[[ Data section, beginning ]]
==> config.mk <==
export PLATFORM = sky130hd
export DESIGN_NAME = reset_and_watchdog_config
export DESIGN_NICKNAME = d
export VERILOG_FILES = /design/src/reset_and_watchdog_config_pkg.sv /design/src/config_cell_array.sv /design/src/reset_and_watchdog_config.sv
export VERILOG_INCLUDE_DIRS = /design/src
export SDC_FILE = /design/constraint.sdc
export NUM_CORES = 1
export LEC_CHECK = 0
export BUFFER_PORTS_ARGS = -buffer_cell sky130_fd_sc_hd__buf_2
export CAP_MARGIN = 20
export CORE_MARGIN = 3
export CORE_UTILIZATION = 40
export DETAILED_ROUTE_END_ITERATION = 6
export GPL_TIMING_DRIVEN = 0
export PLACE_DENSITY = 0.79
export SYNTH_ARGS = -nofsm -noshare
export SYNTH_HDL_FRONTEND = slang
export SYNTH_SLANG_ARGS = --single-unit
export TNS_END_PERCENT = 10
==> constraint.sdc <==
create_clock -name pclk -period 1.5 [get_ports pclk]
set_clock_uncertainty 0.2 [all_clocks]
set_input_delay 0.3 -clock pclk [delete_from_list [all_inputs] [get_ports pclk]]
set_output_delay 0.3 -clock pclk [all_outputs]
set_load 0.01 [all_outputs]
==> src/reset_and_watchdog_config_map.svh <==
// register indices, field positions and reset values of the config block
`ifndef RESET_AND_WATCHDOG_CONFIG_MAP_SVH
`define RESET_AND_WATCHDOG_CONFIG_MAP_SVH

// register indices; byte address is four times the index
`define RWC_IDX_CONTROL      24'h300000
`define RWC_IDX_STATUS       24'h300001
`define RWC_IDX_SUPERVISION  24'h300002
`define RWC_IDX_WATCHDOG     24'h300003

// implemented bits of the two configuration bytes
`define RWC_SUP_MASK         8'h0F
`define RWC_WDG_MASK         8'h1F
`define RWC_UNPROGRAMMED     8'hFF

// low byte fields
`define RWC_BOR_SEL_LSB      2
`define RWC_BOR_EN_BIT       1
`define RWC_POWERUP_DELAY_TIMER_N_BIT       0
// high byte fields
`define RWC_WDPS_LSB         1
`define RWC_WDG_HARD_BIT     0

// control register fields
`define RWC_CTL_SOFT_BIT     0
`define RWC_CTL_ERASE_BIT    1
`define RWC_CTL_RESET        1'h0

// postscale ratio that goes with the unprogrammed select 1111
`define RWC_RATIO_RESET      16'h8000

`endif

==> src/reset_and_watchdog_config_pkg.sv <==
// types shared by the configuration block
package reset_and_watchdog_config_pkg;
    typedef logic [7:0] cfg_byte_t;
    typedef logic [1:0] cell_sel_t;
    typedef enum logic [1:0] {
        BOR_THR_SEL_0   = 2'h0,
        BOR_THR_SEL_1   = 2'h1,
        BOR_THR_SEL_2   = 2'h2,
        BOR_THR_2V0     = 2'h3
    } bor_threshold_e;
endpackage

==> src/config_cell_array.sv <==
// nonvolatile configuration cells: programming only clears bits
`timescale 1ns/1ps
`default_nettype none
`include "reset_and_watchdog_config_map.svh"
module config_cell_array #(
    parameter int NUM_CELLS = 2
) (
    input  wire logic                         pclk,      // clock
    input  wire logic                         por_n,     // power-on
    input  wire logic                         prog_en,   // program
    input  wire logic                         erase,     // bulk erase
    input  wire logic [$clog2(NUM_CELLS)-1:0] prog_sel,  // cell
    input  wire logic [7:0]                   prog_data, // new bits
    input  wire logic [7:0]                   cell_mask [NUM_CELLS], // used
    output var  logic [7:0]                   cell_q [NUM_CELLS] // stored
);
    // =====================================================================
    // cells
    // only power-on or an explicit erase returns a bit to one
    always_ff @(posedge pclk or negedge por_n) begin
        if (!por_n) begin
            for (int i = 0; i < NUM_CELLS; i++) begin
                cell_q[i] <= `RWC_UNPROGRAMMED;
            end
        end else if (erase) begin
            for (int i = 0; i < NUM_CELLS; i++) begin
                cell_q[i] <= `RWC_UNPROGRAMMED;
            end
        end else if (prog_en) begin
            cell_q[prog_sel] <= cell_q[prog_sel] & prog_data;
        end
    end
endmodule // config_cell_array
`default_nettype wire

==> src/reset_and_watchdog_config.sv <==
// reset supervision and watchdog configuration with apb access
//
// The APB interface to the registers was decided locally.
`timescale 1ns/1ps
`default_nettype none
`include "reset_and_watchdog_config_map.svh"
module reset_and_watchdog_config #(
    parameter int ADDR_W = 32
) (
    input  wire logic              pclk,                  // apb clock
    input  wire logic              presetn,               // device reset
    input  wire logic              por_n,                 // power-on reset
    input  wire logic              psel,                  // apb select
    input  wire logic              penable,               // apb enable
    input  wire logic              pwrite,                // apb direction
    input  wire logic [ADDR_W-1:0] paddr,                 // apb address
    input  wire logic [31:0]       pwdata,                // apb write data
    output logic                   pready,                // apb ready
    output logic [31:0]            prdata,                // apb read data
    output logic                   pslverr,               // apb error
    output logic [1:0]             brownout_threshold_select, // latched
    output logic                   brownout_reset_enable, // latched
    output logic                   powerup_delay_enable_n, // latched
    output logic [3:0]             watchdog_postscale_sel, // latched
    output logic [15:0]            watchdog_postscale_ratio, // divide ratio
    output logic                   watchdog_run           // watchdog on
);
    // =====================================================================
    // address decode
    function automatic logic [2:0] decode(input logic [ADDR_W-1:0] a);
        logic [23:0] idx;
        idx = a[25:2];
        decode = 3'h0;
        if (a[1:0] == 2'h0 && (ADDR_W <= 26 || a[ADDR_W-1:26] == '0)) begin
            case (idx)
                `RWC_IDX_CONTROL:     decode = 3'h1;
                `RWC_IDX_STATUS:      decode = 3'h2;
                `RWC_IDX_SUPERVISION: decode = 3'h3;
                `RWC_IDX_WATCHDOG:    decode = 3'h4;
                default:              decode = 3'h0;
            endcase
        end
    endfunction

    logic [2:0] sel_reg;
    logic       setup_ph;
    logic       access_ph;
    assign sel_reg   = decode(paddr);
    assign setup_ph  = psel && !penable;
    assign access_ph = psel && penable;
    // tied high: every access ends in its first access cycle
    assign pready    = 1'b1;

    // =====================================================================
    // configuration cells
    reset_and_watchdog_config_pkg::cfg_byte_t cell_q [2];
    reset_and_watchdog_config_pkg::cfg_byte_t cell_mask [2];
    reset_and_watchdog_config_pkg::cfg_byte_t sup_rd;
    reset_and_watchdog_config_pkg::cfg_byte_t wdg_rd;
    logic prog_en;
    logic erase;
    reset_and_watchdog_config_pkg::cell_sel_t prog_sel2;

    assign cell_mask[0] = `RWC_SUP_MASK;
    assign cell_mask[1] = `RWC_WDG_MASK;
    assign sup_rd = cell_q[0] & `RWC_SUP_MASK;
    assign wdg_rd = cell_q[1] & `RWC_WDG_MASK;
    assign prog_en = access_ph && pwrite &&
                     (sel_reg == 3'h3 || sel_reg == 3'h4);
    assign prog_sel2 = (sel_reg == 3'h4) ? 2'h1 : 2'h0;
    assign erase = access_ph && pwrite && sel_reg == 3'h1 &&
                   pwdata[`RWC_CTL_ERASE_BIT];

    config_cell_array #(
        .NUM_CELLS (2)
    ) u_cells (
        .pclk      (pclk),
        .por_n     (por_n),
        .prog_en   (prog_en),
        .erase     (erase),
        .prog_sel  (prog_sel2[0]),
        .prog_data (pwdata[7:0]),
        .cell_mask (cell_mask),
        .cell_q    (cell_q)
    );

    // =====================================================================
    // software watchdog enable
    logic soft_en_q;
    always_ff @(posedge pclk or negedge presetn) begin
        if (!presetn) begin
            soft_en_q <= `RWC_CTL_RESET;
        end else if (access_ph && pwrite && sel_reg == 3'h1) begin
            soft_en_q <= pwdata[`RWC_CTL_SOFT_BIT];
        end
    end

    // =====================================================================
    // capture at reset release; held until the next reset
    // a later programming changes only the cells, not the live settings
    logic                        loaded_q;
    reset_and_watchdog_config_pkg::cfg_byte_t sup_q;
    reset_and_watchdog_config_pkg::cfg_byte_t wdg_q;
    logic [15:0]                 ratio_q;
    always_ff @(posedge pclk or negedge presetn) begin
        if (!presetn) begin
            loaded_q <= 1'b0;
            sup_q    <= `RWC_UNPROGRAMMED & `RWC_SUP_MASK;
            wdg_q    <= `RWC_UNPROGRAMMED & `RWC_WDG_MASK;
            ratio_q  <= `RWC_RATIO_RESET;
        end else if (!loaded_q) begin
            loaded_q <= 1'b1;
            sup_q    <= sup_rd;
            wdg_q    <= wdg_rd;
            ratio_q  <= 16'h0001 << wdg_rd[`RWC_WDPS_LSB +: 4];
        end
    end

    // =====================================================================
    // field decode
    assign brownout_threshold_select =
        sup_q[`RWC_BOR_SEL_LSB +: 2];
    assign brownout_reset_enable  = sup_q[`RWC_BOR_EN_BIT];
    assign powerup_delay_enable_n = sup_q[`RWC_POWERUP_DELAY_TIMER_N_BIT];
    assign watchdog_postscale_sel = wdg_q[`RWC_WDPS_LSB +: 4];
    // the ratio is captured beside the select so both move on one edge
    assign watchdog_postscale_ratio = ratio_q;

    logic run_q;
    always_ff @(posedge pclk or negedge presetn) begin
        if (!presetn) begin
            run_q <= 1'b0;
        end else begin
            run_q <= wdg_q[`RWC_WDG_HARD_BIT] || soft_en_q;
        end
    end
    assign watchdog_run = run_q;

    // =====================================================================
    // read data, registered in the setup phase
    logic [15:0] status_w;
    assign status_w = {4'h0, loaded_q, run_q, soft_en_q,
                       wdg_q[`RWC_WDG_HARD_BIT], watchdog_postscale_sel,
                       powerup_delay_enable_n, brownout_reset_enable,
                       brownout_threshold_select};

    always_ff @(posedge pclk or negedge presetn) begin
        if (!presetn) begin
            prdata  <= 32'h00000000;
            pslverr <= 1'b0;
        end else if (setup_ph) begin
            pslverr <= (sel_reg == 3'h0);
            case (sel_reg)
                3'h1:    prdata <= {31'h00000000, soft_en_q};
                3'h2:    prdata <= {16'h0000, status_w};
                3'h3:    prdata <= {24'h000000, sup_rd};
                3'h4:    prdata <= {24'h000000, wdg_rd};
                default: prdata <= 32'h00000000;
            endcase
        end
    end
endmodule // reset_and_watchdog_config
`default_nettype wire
[[ Data section, end ]]
Only one stretch is wanted, so please give again exactly the lines from the start of the data through the line containing "export SYNTH_ARGS = -nofsm -noshare", both ends included.

==> config.mk <==
export PLATFORM = sky130hd
export DESIGN_NAME = reset_and_watchdog_config
export DESIGN_NICKNAME = d
export VERILOG_FILES = /design/src/reset_and_watchdog_config_pkg.sv /design/src/config_cell_array.sv /design/src/reset_and_watchdog_config.sv
export VERILOG_INCLUDE_DIRS = /design/src
export SDC_FILE = /design/constraint.sdc
export NUM_CORES = 1
export LEC_CHECK = 0
export BUFFER_PORTS_ARGS = -buffer_cell sky130_fd_sc_hd__buf_2
export CAP_MARGIN = 20
export CORE_MARGIN = 3
export CORE_UTILIZATION = 40
export DETAILED_ROUTE_END_ITERATION = 6
export GPL_TIMING_DRIVEN = 0
export PLACE_DENSITY = 0.79
export SYNTH_ARGS = -nofsm -noshare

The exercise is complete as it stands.